Novell Saga Takes Another Turn
Novell's story has been a soap opera so long it rivals Days of Our Lives, but without the sex (so far as I know). The company has been through more twists and turns than Mario Andretti.
Here's what I recollect from my years following the company: In the early days it was a simple company focused on LAN operating systems. Then it went into full Carl Icahn-mode, spending more time buying and selling companies than building product. It bought then sold WordPerfect and Borland's Quattro Pro, and later spun off a company that was actually two companies. Caldera, a Ray Noorda pet project, had one part that sold Linux, and another separate concern that held patents, such as DR-DOS, which was acquired from Digital Research. Noorda used DR-DOS rights to sue Microsoft (successfully) for antitrust.
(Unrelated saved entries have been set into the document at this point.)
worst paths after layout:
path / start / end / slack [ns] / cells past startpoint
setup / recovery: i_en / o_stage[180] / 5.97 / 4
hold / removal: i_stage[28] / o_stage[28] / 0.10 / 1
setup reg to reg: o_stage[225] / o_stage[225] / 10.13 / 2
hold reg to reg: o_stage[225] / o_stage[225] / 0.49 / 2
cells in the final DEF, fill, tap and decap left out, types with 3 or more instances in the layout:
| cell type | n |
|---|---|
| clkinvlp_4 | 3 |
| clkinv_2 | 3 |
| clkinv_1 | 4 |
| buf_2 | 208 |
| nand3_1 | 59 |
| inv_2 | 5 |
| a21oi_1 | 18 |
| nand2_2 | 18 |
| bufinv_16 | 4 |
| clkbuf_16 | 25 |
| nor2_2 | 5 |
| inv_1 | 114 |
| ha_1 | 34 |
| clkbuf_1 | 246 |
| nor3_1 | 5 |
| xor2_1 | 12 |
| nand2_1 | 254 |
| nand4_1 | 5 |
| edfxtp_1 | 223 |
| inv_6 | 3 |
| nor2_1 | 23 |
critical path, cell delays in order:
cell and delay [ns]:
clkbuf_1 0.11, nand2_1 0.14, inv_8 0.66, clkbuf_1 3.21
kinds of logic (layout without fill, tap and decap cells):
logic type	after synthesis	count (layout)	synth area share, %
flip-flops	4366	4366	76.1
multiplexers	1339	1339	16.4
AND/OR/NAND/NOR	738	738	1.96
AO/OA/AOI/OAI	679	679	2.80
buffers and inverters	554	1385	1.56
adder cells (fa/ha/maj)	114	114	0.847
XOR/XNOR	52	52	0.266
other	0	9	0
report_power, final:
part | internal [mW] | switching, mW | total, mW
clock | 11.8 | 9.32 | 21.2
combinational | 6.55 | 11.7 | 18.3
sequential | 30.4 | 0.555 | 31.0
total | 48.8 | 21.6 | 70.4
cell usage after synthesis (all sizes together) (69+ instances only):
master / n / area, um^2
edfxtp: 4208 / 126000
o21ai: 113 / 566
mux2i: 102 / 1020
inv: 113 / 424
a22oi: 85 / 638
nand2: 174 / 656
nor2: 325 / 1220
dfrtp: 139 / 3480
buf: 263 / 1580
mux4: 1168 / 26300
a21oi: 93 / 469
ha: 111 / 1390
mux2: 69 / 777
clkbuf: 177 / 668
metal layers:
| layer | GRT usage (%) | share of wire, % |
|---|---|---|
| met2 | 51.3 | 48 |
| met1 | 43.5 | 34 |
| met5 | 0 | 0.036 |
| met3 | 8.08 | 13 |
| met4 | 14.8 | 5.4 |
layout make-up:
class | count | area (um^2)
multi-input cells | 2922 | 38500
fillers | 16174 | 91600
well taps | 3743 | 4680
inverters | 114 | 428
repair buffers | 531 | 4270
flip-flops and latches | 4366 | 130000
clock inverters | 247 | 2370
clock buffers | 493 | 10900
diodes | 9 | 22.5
**config.mk**
```make
export PLATFORM = sky130hd
export DESIGN_NAME = prsoi_cordic
export DESIGN_NICKNAME = d
export VERILOG_FILES = /design/src/hw/rtl/prsoi_pkg.sv /design/src/hw/rtl/prsoi_cordic.sv
export SDC_FILE = /design/constraint.sdc
export NUM_CORES = 1
export LEC_CHECK = 0
export BUFFER_PORTS_ARGS = -buffer_cell sky130_fd_sc_hd__buf_4
export CAP_MARGIN = 25
export CORE_ASPECT_RATIO = 0.7
export CORE_MARGIN = 2
export CORE_UTILIZATION = 30
export DETAILED_ROUTE_END_ITERATION = 12
export SLEW_MARGIN = 20
export SYNTH_ARGS = -nofsm -noshare
export SYNTH_HDL_FRONTEND = slang
export SYNTH_SLANG_ARGS = --single-unit
```
**constraint.sdc**
```tcl
create_clock -name clk -period 8.5 [get_ports clk]
set_input_delay 1.7 -clock clk [delete_from_list [all_inputs] [get_ports clk]]
set_output_delay 1.7 -clock clk [all_outputs]
set_load 0.03 [all_outputs]
```
**src/hw/rtl/prsoi_pkg.sv**
```systemverilog
// Shared types, constants and the arctangent table for the polar range scan block.
`default_nettype none
package prsoi_pkg;
	localparam int CORDIC_STEPS = 20;
	localparam int CORDIC_SCALE = 14;
	localparam int STEP_W = 5;
	localparam logic [31:0] BAND_UNITS = 32'd163840;
	localparam logic [7:0] PIXEL_HIT = 8'd255;
	localparam logic [7:0] PIXEL_MISS = 8'd0;

	typedef enum logic [1:0] {
		OP_CLEAR = 2'd0,
		OP_POINT = 2'd1,
		OP_CELL = 2'd2,
		OP_NONE = 2'd3
	} op_t;

	typedef enum logic [2:0] {
		REG_MIN_HEIGHT = 3'd0,
		REG_MAX_HEIGHT = 3'd1,
		REG_NEAR_BOX_X = 3'd2,
		REG_NEAR_BOX_Y = 3'd3,
		REG_CELL_WIDTH = 3'd4,
		REG_CELL_HEIGHT = 3'd5,
		REG_GRID_OFFSET_X = 3'd6,
		REG_GRID_OFFSET_Y = 3'd7
	} reg_idx_t;

	typedef struct packed {
		logic start;
		logic signed [15:0] x;
		logic signed [15:0] y;
	} cordic_req_t;

	typedef struct packed {
		logic done;
		logic [31:0] theta;
	} cordic_rsp_t;

	function automatic logic [31:0] atan_turn(input logic [STEP_W-1:0] i);
		logic [31:0] v;
		case (i)
			5'd0: v = 32'd536870912;
			5'd1: v = 32'd316933406;
			5'd2: v = 32'd167458907;
			5'd3: v = 32'd85004756;
			5'd4: v = 32'd42667331;
			5'd5: v = 32'd21354465;
			5'd6: v = 32'd10679838;
			5'd7: v = 32'd5340245;
			5'd8: v = 32'd2670163;
			5'd9: v = 32'd1335087;
			5'd10: v = 32'd667544;
			5'd11: v = 32'd333772;
			5'd12: v = 32'd166886;
			5'd13: v = 32'd83443;
			5'd14: v = 32'd41722;
			5'd15: v = 32'd20861;
			5'd16: v = 32'd10430;
			5'd17: v = 32'd5215;
			5'd18: v = 32'd2608;
			5'd19: v = 32'd1304;
			default: v = 32'd0;
		endcase
		return v;
	endfunction
endpackage
`default_nettype wire

```
**src/hw/rtl/prsoi_cordic.sv**
```systemverilog
// Iterative vectoring CORDIC that turns a point into a bin angle, one step per cycle.
`default_nettype none
module prsoi_cordic
	import prsoi_pkg::*;
(
	input wire logic clk,
	input wire logic arst_n,
	input wire cordic_req_t req,
	output cordic_rsp_t rsp
);
	logic busy_q;
	logic done_q;
	logic [STEP_W-1:0] step_q;
	logic signed [31:0] cx_q;
	logic signed [31:0] cy_q;
	logic signed [31:0] z_q;
	logic xneg_q;
	logic xzero_q;
	logic yneg_q;
	logic signed [31:0] dx;
	logic signed [31:0] dy;
	logic [16:0] ax;
	logic [31:0] full;

	assign dx = cy_q >>> step_q;
	assign dy = cx_q >>> step_q;
	assign ax = req.x[15] ? 17'(-$signed({req.x[15], req.x})) : {1'b0, req.x};

	always_ff @(posedge clk or negedge arst_n) begin
		if (!arst_n) begin
			busy_q <= 1'b0;
			done_q <= 1'b0;
			step_q <= '0;
		end else begin
			done_q <= 1'b0;
			if (req.start) begin
				busy_q <= 1'b1;
				step_q <= '0;
			end else if (busy_q) begin
				step_q <= step_q + 1'b1;
				if (step_q == STEP_W'(CORDIC_STEPS - 1)) begin
					busy_q <= 1'b0;
					done_q <= 1'b1;
				end
			end
		end
	end

	always_ff @(posedge clk) begin
		if (req.start) begin
			cx_q <= $signed({15'b0, ax}) <<< CORDIC_SCALE;
			cy_q <= 32'(req.y) <<< CORDIC_SCALE;
			z_q <= '0;
			xneg_q <= req.x[15];
			xzero_q <= (req.x == '0);
			yneg_q <= req.y[15];
		end else if (busy_q) begin
			if (cy_q > 0) begin
				cx_q <= cx_q + dx;
				cy_q <= cy_q - dy;
				z_q <= z_q + $signed(atan_turn(step_q));
			end else begin
				cx_q <= cx_q - dx;
				cy_q <= cy_q + dy;
				z_q <= z_q - $signed(atan_turn(step_q));
			end
		end
	end

	always_comb begin
		if (xzero_q) begin
			full = yneg_q ? 32'h0 : 32'h8000_0000;
		end else if (xneg_q) begin
			full = 32'h4000_0000 + 32'h8000_0000 - 32'(z_q);
		end else begin
			full = 32'h4000_0000 + 32'(z_q);
		end
	end

	assign rsp.done = done_q;
	assign rsp.theta = full;
endmodule
`default_nettype wire

```
## src/hdl/mt_pkg.sv

```systemverilog
// Package for the MT19937 generator: constants, operation codes and the
// command/status structs between controller and datapath. No dependencies.
package mt_pkg;

    localparam int unsigned N_WORDS = 624;
    localparam int unsigned M_SHIFT = 397;

    localparam logic [31:0] TWIST_POLY = 32'h9908b0df;
    localparam logic [31:0] TEMPER_B   = 32'h9d2c5680;
    localparam logic [31:0] TEMPER_C   = 32'hefc60000;
    localparam logic [31:0] INIT_MUL   = 32'd1812433253;
    localparam logic [31:0] ARR_MUL1   = 32'd1664525;
    localparam logic [31:0] ARR_MUL2   = 32'd1566083941;
    localparam logic [31:0] ARR_SEED   = 32'd19650218;
    localparam logic [31:0] DEF_SEED   = 32'd5489;
    localparam logic [31:0] HI_BIT     = 32'h80000000;
    localparam logic [31:0] LO_BITS    = 32'h7fffffff;

    localparam logic [1:0] OP_DRAW = 2'd0;
    localparam logic [1:0] OP_SEED = 2'd1;
    localparam logic [1:0] OP_KEY  = 2'd2;

    // datapath step kinds
    typedef enum logic [2:0] {
        DP_NONE  = 3'd0,
        DP_INIT  = 3'd1,  // single-word init step
        DP_ARR1  = 3'd2,  // array init, key pass
        DP_ARR2  = 3'd3,  // array init, mixing pass
        DP_TWIST = 3'd4,  // twist one word
        DP_DRAW  = 3'd5   // read and temper
    } dp_op_t;

    typedef struct packed {
        dp_op_t            op;
        logic              start;   // load seed word / prime for a pass
        logic [31:0]       seed;
    } dp_cmd_t;

    typedef struct packed {
        logic              busy;    // a multi-cycle step is in flight
        logic              done;    // the pass has finished
    } dp_sts_t;

endpackage

```

## src/hdl/mt_control.sv

```systemverilog
// Controller of the MT19937 generator: accepts transactions, sequences
// seeding, twisting and drawing, holds the word index and key count.
// Depends on mt_pkg.
module mt_control #(
    parameter int unsigned KEY_MAX = 8,
    parameter int unsigned KEY_W   = 3
) (
    input  logic             clk,
    input  logic             rst_n,
    input  logic             in_valid,
    output logic             in_ready,
    input  logic [1:0]       in_op,
    input  logic [31:0]      in_value,
    input  logic             in_last,
    output logic             out_valid,
    input  logic             out_ready,
    output logic [31:0]      out_word,
    output mt_pkg::dp_cmd_t  cmd,
    output logic             key_we,
    output logic [KEY_W-1:0] key_wa,
    output logic [31:0]      key_wd,
    output logic [KEY_W:0]   key_cnt,
    output logic [9:0]       draw_idx,
    input  mt_pkg::dp_sts_t  sts,
    input  logic [31:0]      word
);

    typedef enum logic [7:0] {
        S_IDLE  = 8'b00000001,
        S_INIT  = 8'b00000010,
        S_ARR1  = 8'b00000100,
        S_ARR2  = 8'b00001000,
        S_FIX0  = 8'b00010000,
        S_TWIST = 8'b00100000,
        S_READ  = 8'b01000000,
        S_TEMP  = 8'b10000000
    } state_t;

    state_t          state_reg, state_next;
    logic [9:0]      idx_reg, idx_next;
    logic [KEY_W:0]  cnt_reg, cnt_next;
    logic            arr_reg, arr_next;   // init is part of array seeding
    logic            drw_reg, drw_next;   // seeding on behalf of a draw
    logic            ov_reg, ov_next;
    logic [31:0]     ow_reg, ow_next;
    logic            acc;

    assign in_ready = (state_reg == S_IDLE);
    assign acc      = in_valid && in_ready;
    assign out_valid = ov_reg;
    assign out_word  = ow_reg;
    assign key_cnt   = cnt_reg;
    assign draw_idx  = idx_reg;
    assign key_wa    = cnt_reg[KEY_W-1:0];
    assign key_wd    = in_value;
    assign key_we    = acc && (in_op == mt_pkg::OP_KEY) && (cnt_reg < (KEY_W+1)'(KEY_MAX));

    always_comb
    begin
        state_next = state_reg; idx_next = idx_reg; cnt_next = cnt_reg;
        arr_next = arr_reg; drw_next = drw_reg;
        ov_next = ov_reg; ow_next = ow_reg;
        cmd.op = mt_pkg::DP_NONE; cmd.start = 1'b0; cmd.seed = in_value;
        if (ov_reg && out_ready) ov_next = 1'b0;
        case (state_reg)
            S_IDLE: begin
                if (acc) begin
                    case (in_op)
                        mt_pkg::OP_DRAW: begin
                            if (idx_reg == 10'(mt_pkg::N_WORDS + 1)) begin
                                cmd.op = mt_pkg::DP_INIT; cmd.start = 1'b1;
                                cmd.seed = mt_pkg::DEF_SEED;
                                arr_next = 1'b0; drw_next = 1'b1; state_next = S_INIT;
                            end else if (idx_reg == 10'(mt_pkg::N_WORDS)) begin
                                cmd.op = mt_pkg::DP_TWIST; cmd.start = 1'b1;
                                state_next = S_TWIST;
                            end else
                                state_next = S_READ;
                        end
                        mt_pkg::OP_SEED: begin
                            cmd.op = mt_pkg::DP_INIT; cmd.start = 1'b1;
                            arr_next = 1'b0; drw_next = 1'b0; state_next = S_INIT;
                        end
                        mt_pkg::OP_KEY: begin
                            if (cnt_reg < (KEY_W+1)'(KEY_MAX)) cnt_next = cnt_reg + 1'b1;
                            if (in_last) begin
                                cmd.op = mt_pkg::DP_INIT; cmd.start = 1'b1;
                                cmd.seed = mt_pkg::ARR_SEED;
                                arr_next = 1'b1; drw_next = 1'b0; state_next = S_INIT;
                            end
                        end
                        default: ;
                    endcase
                end
            end
            S_INIT: begin
                cmd.op = mt_pkg::DP_INIT;
                if (sts.done) begin
                    idx_next = 10'(mt_pkg::N_WORDS);
                    if (arr_reg) begin
                        cmd.op = mt_pkg::DP_ARR1; cmd.start = 1'b1; state_next = S_ARR1;
                    end else if (drw_reg) begin
                        cmd.op = mt_pkg::DP_TWIST; cmd.start = 1'b1; state_next = S_TWIST;
                    end else
                        state_next = S_IDLE;
                end
            end
            S_ARR1: begin
                cmd.op = mt_pkg::DP_ARR1;
                if (sts.done) begin
                    cmd.op = mt_pkg::DP_ARR2; cmd.start = 1'b1; state_next = S_ARR2;
                end
            end
            S_ARR2: begin
                cmd.op = mt_pkg::DP_ARR2;
                if (sts.done) state_next = S_FIX0;
            end
            S_FIX0: begin
                // word 0 forced to the high bit, done through a one-word init
                cmd.op = mt_pkg::DP_INIT; cmd.start = 1'b1; cmd.seed = mt_pkg::HI_BIT;
                cnt_next = '0; idx_next = 10'(mt_pkg::N_WORDS);
                state_next = S_IDLE;
            end
            S_TWIST: begin
                cmd.op = mt_pkg::DP_TWIST;
                if (sts.done) begin idx_next = '0; state_next = S_READ; end
            end
            S_READ: state_next = S_TEMP;
            default: begin
                // hold the read word until the output register is free
                if (!ov_reg || out_ready) begin
                    ov_next = 1'b1; ow_next = word; idx_next = idx_reg + 10'd1;
                    state_next = S_IDLE;
                end
            end
        endcase
    end

    always_ff @(posedge clk or negedge rst_n)
    begin
        if (!rst_n) begin
            state_reg <= S_IDLE; idx_reg <= 10'(mt_pkg::N_WORDS + 1); cnt_reg <= '0;
            arr_reg <= 1'b0; drw_reg <= 1'b0; ov_reg <= 1'b0;
        end else begin
            state_reg <= state_next; idx_reg <= idx_next; cnt_reg <= cnt_next;
            arr_reg <= arr_next; drw_reg <= drw_next; ov_reg <= ov_next;
        end
    end

    always_ff @(posedge clk)
    begin
        ow_reg <= ow_next;
    end

`ifndef SYNTHESIS
    a_cnt: assert property (@(posedge clk) disable iff (!rst_n)
        cnt_reg <= (KEY_W+1)'(KEY_MAX)) else $error("key count overflow");
    a_idx: assert property (@(posedge clk) disable iff (!rst_n)
        idx_reg <= 10'(mt_pkg::N_WORDS + 1)) else $error("word index out of range");
    a_read: assert property (@(posedge clk) disable iff (!rst_n)
        (state_reg == S_READ) |-> (idx_reg < 10'(mt_pkg::N_WORDS)))
        else $error("draw from exhausted block");
    a_out: assert property (@(posedge clk) disable iff (!rst_n)
        (ov_reg && !out_ready) |=> (ov_reg && $stable(ow_reg)))
        else $error("result overwritten");
`endif

endmodule

```
[src/sv/bol_ram.sv]
// Generic single-write, single-read RAM with registered read data.
module bol_ram #(
  parameter int unsigned WIDTH = 32,
  parameter int unsigned DEPTH = 16
) (
  input  logic                     clk_i,
  input  logic                     we_i,
  input  logic [$clog2(DEPTH)-1:0] waddr_i,
  input  logic [WIDTH-1:0]         wdata_i,
  input  logic [$clog2(DEPTH)-1:0] raddr_i,
  output logic [WIDTH-1:0]         rdata_o
);

  logic [WIDTH-1:0] mem_q [DEPTH];

  always_ff @(posedge clk_i) begin
    if (we_i) begin
      mem_q[waddr_i] <= wdata_i;
    end
    rdata_o <= mem_q[raddr_i];
  end

endmodule

[src/sv/bounded_ordered_list.sv]
// Top level of the bounded ordered list: ring store, sequencer and response register.
//
// Usage:
//   req_i carries one action per beat (insert front/back, remove front/back,
//   remove first matching value, list). rsp_o carries the result beats; the
//   final beat of each action has last set, and entry_count gives the number
//   of entries held after the action.
//   The entries sit in a RAM used as a ring behind a head index and a count.
//   One ring address adder and one value comparator are reused every cycle.
//   req_i.ready is high only while the sequencer is idle.
//   The list action gives one element beat per cycle while rsp_o is not
//   stalled. Remove value scans from the head for the first match and, when
//   found, closes up the gap behind it; the scan reads one entry a cycle and
//   the close-up moves one entry a cycle through the RAM's single read and
//   write port.
//   Reset empties the list at once; no clearing pass is needed.
//   A stall on rsp_o holds the response register; the sequencer waits for it
//   to drain before it loads the next beat, and nothing is dropped.
module bounded_ordered_list #(
  parameter int unsigned DEPTH      = 16,
  parameter int unsigned VALUE_BITS = 32
) (
  input  logic      clk_i,
  input  logic      rst_ni,
  bol_req_if.sink   req_i,
  bol_rsp_if.source rsp_o
);

  localparam int unsigned AW = (DEPTH > 1) ? $clog2(DEPTH) : 1;
  localparam int unsigned CW = $clog2(DEPTH + 1);

  localparam logic [2:0] ST_IDLE   = 3'd0;
  localparam logic [2:0] ST_RESP   = 3'd1;
  localparam logic [2:0] ST_LIST   = 3'd2;
  localparam logic [2:0] ST_SEARCH = 3'd3;
  localparam logic [2:0] ST_SHIFT  = 3'd4;

  logic [2:0]                    state_q, state_d;
  logic [AW-1:0]                 head_q, head_d;
  logic [CW-1:0]                 count_q, count_d;
  logic [CW-1:0]                 idx_q, idx_d;
  logic [AW-1:0]                 tgt_q, tgt_d;
  logic [AW-1:0]                 rd_addr_q;
  logic [bol_pkg::STATUS_W-1:0]  resp_q, resp_d;
  logic [VALUE_BITS-1:0]         val_q, val_d;

  logic                          out_v_q;
  logic [bol_pkg::STATUS_W-1:0]  out_sts_q;
  logic [bol_pkg::FIELD_W-1:0]   out_elem_q;
  logic [bol_pkg::COUNT_W-1:0]   out_cnt_q;
  logic                          out_last_q;

  logic                          out_load;
  logic [bol_pkg::STATUS_W-1:0]  ld_sts;
  logic [bol_pkg::FIELD_W-1:0]   ld_elem;
  logic                          ld_last;
  logic                          slot_free;
  logic                          accept;

  logic [CW-1:0]                 ring_off;
  logic [CW:0]                   ring_sum;
  logic [AW-1:0]                 ring_addr;
  logic [CW-1:0]                 idx_nx;

  logic                          we;
  logic [AW-1:0]                 waddr;
  logic [VALUE_BITS-1:0]         wdata;
  logic [VALUE_BITS-1:0]         rd_data;
  logic signed [63:0]            wide_in;
  logic signed [63:0]            wide_rd;
  logic                          hit;

  assign accept    = req_i.valid && req_i.ready;
  assign slot_free = !out_v_q || rsp_o.ready;
  assign idx_nx    = idx_q + CW'(1);
  assign wide_in   = 64'(req_i.value);
  assign wide_rd   = 64'($signed(rd_data));
  assign hit       = (rd_data == val_q);

  // ring address unit: head plus offset, wrapped once
  assign ring_off  = (state_q == ST_IDLE && req_i.action == bol_pkg::ACT_INS_BACK)
                     ? count_q : idx_d;
  assign ring_sum  = (CW+1)'(head_q) + (CW+1)'(ring_off);
  assign ring_addr = (ring_sum >= (CW+1)'(DEPTH)) ? AW'(ring_sum - (CW+1)'(DEPTH))
                                                   : AW'(ring_sum);

  always_comb begin
    state_d  = state_q;
    head_d   = head_q;
    count_d  = count_q;
    idx_d    = idx_q;
    tgt_d    = tgt_q;
    resp_d   = resp_q;
    val_d    = val_q;
    we       = 1'b0;
    waddr    = ring_addr;
    wdata    = wide_in[VALUE_BITS-1:0];
    out_load = 1'b0;
    ld_sts   = bol_pkg::STS_DONE;
    ld_elem  = '0;
    ld_last  = 1'b1;
    unique case (state_q)
      ST_IDLE: begin
        idx_d  = '0;
        val_d  = wide_in[VALUE_BITS-1:0];
        resp_d = bol_pkg::STS_DONE;
        if (accept) begin
          state_d = ST_RESP;
          case (req_i.action)
            bol_pkg::ACT_INS_FRONT, bol_pkg::ACT_INS_BACK: begin
              if (count_q == CW'(DEPTH)) begin
                resp_d = bol_pkg::STS_FULL;
              end else begin
                we      = 1'b1;
                count_d = count_q + CW'(1);
                if (req_i.action == bol_pkg::ACT_INS_FRONT) begin
                  head_d = (head_q == '0) ? AW'(DEPTH - 1) : head_q - AW'(1);
                  waddr  = head_d;
                end
              end
            end
            bol_pkg::ACT_REM_FRONT, bol_pkg::ACT_REM_BACK: begin
              if (count_q == '0) begin
                resp_d = bol_pkg::STS_EMPTY;
              end else begin
                count_d = count_q - CW'(1);
                if (req_i.action == bol_pkg::ACT_REM_FRONT) begin
                  head_d = (head_q == AW'(DEPTH - 1)) ? '0 : head_q + AW'(1);
                end
              end
            end
            bol_pkg::ACT_REM_VALUE: begin
              if (count_q == '0) begin
                resp_d = bol_pkg::STS_EMPTY;
              end else begin
                state_d = ST_SEARCH;
              end
            end
            bol_pkg::ACT_LIST: begin
              if (count_q == '0) begin
                resp_d = bol_pkg::STS_EMPTY;
              end else begin
                state_d = ST_LIST;
              end
            end
            default: begin
              resp_d = bol_pkg::STS_DONE;
            end
          endcase
        end
      end
      ST_RESP: begin
        if (slot_free) begin
          out_load = 1'b1;
          ld_sts   = resp_q;
          state_d  = ST_IDLE;
        end
      end
      ST_LIST: begin
        if (slot_free) begin
          out_load = 1'b1;
          ld_sts   = bol_pkg::STS_LISTED;
          ld_elem  = wide_rd[bol_pkg::FIELD_W-1:0];
          ld_last  = (idx_nx == count_q);
          idx_d    = idx_nx;
          if (ld_last) begin
            state_d = ST_IDLE;
          end
        end
      end
      ST_SEARCH: begin
        idx_d = idx_nx;
        if (hit) begin
          tgt_d   = rd_addr_q;
          state_d = ST_SHIFT;
        end else if (idx_nx == count_q) begin
          resp_d  = bol_pkg::STS_NOT_FOUND;
          state_d = ST_RESP;
        end
      end
      ST_SHIFT: begin
        if (idx_q == count_q) begin
          count_d = count_q - CW'(1);
          resp_d  = bol_pkg::STS_DONE;
          state_d = ST_RESP;
        end else begin
          we    = 1'b1;
          waddr = tgt_q;
          wdata = rd_data;
          tgt_d = rd_addr_q;
          idx_d = idx_nx;
        end
      end
      default: begin
        state_d = ST_IDLE;
      end
    endcase
  end

  bol_ram #(
    .WIDTH (VALUE_BITS),
    .DEPTH (DEPTH)
  ) u_ram (
    .clk_i   (clk_i),
    .we_i    (we),
    .waddr_i (waddr),
    .wdata_i (wdata),
    .raddr_i (ring_addr),
    .rdata_o (rd_data)
  );

  always_ff @(posedge clk_i or negedge rst_ni) begin
    if (!rst_ni) begin
      state_q <= ST_IDLE;
      head_q  <= '0;
      count_q <= '0;
      idx_q   <= '0;
      out_v_q <= 1'b0;
    end else begin
      state_q <= state_d;
      head_q  <= head_d;
      count_q <= count_d;
      idx_q   <= idx_d;
      if (out_load) begin
        out_v_q <= 1'b1;
      end else if (rsp_o.ready) begin
        out_v_q <= 1'b0;
      end
    end
  end

  always_ff @(posedge clk_i) begin
    tgt_q     <= tgt_d;
    resp_q    <= resp_d;
    val_q     <= val_d;
    rd_addr_q <= ring_addr;
    if (out_load) begin
      out_sts_q  <= ld_sts;
      out_elem_q <= ld_elem;
      out_cnt_q  <= bol_pkg::COUNT_W'(count_q);
      out_last_q <= ld_last;
    end
  end

  assign req_i.ready       = (state_q == ST_IDLE);
  assign rsp_o.valid       = out_v_q;
  assign rsp_o.status      = out_sts_q;
  assign rsp_o.element     = out_elem_q;
  assign rsp_o.entry_count = out_cnt_q;
  assign rsp_o.last        = out_last_q;

`ifndef ASSERT_OFF
  a_count_bound: assert property (@(posedge clk_i) disable iff (!rst_ni)
    count_q <= CW'(DEPTH))
    else $error("entry count beyond depth");

  a_head_bound: assert property (@(posedge clk_i) disable iff (!rst_ni)
    head_q <= AW'(DEPTH - 1))
    else $error("head index beyond depth");

  a_full_hold: assert property (@(posedge clk_i) disable iff (!rst_ni)
    (accept && count_q == CW'(DEPTH) &&
     (req_i.action == bol_pkg::ACT_INS_FRONT || req_i.action == bol_pkg::ACT_INS_BACK))
    |=> (count_q == $past(count_q) && head_q == $past(head_q)))
    else $error("insert into full list changed state");

  a_walk_nonempty: assert property (@(posedge clk_i) disable iff (!rst_ni)
    (state_q == ST_LIST || state_q == ST_SEARCH) |-> (count_q != '0 && idx_q < count_q))
    else $error("walk over empty or past end of list");
`endif

endmodule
Let's see what else... Oh, Novell bought Unix System V from AT&T, which was a bit of a bust. It was eventually turned over to SCO and fueled lawsuits against pretty much everyone who even touched Linux.
And even though sister company Caldera has its own Linux distribution, Novell bought SUSE and pinned its hopes on open source. And it worked pretty dang well, far as I can tell.
After two-plus decades fixated on fighting Microsoft, four years ago Novell made amends and reached an agreement whereby Novell and Microsoft would support each other's products, increase interoperability and not sue over patents.
Follow all that? Great, because the next episode has Attachmate buying Novell for $2.2 billion. Attachmate plans to operate two separate groups, one focused on SUSE, and the other on Novell's other wares such as groupware and networking.